Segment Start: Supplied material

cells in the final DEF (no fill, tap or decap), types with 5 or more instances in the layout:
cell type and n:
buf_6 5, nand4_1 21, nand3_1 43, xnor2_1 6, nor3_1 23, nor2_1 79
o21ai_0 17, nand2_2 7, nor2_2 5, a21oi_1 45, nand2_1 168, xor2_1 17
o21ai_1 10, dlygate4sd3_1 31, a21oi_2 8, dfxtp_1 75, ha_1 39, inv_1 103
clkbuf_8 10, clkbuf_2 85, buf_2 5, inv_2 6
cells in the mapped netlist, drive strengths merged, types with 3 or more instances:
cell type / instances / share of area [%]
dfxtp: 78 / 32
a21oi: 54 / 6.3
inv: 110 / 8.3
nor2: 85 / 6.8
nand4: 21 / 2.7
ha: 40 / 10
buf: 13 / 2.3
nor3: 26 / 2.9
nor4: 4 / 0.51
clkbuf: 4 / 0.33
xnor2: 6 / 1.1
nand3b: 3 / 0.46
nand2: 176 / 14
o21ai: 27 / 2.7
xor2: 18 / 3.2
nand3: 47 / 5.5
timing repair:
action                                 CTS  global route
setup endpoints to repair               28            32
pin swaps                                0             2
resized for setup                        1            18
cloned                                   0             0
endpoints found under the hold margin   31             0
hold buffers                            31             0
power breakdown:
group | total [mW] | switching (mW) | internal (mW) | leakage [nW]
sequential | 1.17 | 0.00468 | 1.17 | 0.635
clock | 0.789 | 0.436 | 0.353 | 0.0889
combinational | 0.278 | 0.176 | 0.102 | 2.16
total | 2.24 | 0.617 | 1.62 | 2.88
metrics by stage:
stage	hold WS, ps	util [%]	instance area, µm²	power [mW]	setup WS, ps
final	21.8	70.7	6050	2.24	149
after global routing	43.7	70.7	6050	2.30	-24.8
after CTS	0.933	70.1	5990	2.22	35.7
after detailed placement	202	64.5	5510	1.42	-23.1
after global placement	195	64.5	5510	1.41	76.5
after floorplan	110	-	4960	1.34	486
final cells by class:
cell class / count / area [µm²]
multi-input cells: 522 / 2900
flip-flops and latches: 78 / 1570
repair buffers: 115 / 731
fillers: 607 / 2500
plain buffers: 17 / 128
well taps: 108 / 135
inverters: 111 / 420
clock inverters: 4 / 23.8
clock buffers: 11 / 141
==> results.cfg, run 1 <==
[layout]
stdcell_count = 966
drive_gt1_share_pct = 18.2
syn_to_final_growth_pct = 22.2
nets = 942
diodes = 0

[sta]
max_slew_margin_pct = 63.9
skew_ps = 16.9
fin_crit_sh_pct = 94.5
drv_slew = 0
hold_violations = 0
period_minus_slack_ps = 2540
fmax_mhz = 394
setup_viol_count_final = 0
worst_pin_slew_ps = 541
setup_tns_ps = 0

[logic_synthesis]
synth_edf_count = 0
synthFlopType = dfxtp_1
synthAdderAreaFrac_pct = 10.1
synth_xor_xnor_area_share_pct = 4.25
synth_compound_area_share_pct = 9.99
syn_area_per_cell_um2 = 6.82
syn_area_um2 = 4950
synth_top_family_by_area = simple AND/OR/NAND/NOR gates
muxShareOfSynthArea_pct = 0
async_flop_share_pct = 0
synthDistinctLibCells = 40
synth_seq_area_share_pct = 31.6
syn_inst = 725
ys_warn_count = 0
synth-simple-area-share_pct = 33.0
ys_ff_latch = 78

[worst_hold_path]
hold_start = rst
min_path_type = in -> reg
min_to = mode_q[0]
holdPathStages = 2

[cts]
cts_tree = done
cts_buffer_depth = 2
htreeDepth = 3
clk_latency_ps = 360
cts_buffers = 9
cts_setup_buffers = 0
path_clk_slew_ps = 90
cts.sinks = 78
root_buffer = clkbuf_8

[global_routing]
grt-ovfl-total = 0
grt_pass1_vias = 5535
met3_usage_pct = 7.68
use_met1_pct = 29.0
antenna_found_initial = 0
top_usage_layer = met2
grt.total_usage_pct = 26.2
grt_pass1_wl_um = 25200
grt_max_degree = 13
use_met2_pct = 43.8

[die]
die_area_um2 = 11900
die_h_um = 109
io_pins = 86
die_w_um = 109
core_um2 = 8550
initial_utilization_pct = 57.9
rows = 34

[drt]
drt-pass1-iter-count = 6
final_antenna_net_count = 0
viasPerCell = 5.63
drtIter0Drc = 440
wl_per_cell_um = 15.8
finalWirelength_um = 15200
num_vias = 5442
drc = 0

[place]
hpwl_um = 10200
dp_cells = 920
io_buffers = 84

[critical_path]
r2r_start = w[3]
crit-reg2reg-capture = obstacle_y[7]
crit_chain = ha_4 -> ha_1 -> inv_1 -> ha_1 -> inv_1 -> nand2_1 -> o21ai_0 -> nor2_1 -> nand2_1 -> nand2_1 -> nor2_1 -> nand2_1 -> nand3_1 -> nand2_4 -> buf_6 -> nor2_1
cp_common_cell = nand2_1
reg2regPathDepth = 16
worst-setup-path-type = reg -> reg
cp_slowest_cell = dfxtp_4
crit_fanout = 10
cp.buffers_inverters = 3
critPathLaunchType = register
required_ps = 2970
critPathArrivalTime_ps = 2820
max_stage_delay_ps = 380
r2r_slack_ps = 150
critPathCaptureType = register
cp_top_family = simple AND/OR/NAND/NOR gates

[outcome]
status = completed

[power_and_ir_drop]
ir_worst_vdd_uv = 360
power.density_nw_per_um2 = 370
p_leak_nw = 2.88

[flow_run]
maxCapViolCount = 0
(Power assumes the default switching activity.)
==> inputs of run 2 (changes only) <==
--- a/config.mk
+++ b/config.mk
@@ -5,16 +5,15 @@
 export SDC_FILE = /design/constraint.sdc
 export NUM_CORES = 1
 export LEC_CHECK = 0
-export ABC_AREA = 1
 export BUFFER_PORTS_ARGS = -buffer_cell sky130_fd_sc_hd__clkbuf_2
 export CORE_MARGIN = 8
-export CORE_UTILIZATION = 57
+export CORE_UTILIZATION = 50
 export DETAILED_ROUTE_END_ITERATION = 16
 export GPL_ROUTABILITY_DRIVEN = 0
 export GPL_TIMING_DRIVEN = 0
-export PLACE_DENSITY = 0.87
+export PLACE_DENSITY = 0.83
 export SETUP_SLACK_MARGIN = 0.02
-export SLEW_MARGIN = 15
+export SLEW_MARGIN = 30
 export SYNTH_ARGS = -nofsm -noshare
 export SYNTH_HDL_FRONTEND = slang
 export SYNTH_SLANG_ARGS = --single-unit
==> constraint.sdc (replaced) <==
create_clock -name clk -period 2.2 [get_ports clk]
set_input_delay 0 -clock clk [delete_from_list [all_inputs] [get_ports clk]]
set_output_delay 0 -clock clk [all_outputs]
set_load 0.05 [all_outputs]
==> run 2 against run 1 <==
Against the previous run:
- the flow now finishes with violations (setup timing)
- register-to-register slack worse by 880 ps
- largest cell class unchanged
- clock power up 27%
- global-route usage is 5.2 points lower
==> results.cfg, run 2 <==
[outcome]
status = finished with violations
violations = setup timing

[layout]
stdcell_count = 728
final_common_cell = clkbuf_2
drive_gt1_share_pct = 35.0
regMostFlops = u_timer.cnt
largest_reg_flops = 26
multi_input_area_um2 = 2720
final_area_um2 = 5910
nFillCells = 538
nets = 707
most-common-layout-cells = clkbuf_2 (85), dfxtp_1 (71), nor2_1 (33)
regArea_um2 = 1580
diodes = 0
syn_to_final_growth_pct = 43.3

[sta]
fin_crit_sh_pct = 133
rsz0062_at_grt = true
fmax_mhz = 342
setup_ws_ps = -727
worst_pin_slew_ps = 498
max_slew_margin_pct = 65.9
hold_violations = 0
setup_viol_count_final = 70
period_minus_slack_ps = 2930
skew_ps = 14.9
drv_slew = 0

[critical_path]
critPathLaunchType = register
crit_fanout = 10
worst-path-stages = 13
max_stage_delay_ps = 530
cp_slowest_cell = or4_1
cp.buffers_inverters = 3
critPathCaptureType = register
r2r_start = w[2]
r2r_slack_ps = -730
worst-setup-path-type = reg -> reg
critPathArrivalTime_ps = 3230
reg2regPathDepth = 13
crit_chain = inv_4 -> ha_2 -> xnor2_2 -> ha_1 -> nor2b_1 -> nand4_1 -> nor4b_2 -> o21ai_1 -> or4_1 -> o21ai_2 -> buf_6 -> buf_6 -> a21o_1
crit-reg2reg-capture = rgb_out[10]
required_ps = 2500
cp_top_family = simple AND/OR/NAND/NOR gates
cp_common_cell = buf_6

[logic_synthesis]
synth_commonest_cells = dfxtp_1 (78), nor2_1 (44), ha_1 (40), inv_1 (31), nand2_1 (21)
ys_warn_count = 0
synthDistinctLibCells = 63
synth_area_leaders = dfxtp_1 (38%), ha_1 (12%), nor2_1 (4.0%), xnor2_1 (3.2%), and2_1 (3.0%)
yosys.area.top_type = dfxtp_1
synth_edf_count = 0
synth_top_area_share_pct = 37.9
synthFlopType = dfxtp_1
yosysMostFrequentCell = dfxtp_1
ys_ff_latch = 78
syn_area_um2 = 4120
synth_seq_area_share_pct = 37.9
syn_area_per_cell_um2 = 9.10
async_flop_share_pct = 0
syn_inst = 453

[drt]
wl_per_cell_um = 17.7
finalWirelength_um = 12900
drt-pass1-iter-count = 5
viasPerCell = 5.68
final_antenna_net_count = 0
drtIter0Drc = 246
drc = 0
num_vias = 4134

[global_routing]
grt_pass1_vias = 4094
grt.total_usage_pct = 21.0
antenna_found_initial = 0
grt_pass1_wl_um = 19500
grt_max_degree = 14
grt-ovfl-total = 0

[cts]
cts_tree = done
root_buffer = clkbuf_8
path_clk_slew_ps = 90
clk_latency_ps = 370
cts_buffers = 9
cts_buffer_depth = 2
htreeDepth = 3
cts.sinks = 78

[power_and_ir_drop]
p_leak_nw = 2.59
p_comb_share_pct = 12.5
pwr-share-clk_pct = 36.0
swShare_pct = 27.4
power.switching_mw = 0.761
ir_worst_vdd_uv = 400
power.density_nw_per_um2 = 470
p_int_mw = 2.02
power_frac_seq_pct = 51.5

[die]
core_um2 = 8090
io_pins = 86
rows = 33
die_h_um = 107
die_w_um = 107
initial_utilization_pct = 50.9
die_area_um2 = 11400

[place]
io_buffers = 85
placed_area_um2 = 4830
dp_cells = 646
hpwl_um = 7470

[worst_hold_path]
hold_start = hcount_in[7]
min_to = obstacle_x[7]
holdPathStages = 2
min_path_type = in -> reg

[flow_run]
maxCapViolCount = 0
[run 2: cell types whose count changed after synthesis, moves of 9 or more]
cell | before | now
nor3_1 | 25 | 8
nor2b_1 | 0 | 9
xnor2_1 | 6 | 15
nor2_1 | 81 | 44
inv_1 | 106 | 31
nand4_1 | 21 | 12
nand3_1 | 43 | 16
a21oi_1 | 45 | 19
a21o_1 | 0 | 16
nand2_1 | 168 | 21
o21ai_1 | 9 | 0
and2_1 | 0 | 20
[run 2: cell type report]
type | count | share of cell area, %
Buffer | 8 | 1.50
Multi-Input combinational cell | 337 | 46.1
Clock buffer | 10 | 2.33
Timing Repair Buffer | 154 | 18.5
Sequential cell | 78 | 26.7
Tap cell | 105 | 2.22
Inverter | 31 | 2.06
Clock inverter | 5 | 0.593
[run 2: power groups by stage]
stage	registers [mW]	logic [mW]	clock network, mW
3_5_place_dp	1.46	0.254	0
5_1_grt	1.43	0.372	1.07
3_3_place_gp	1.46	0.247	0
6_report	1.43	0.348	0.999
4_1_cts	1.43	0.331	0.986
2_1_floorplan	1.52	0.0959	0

Segment End: Supplied material

Exercise prompt: Working from the records above, write out verbatim only the lines from the line containing "-export CORE_UTILIZATION = 57" through the line containing "export SYNTH_SLANG_ARGS = --single-unit".

Result of the exercise:
-export CORE_UTILIZATION = 57
+export CORE_UTILIZATION = 50
 export DETAILED_ROUTE_END_ITERATION = 16
 export GPL_ROUTABILITY_DRIVEN = 0
 export GPL_TIMING_DRIVEN = 0
-export PLACE_DENSITY = 0.87
+export PLACE_DENSITY = 0.83
 export SETUP_SLACK_MARGIN = 0.02
-export SLEW_MARGIN = 15
+export SLEW_MARGIN = 30
 export SYNTH_ARGS = -nofsm -noshare
 export SYNTH_HDL_FRONTEND = slang
 export SYNTH_SLANG_ARGS = --single-unit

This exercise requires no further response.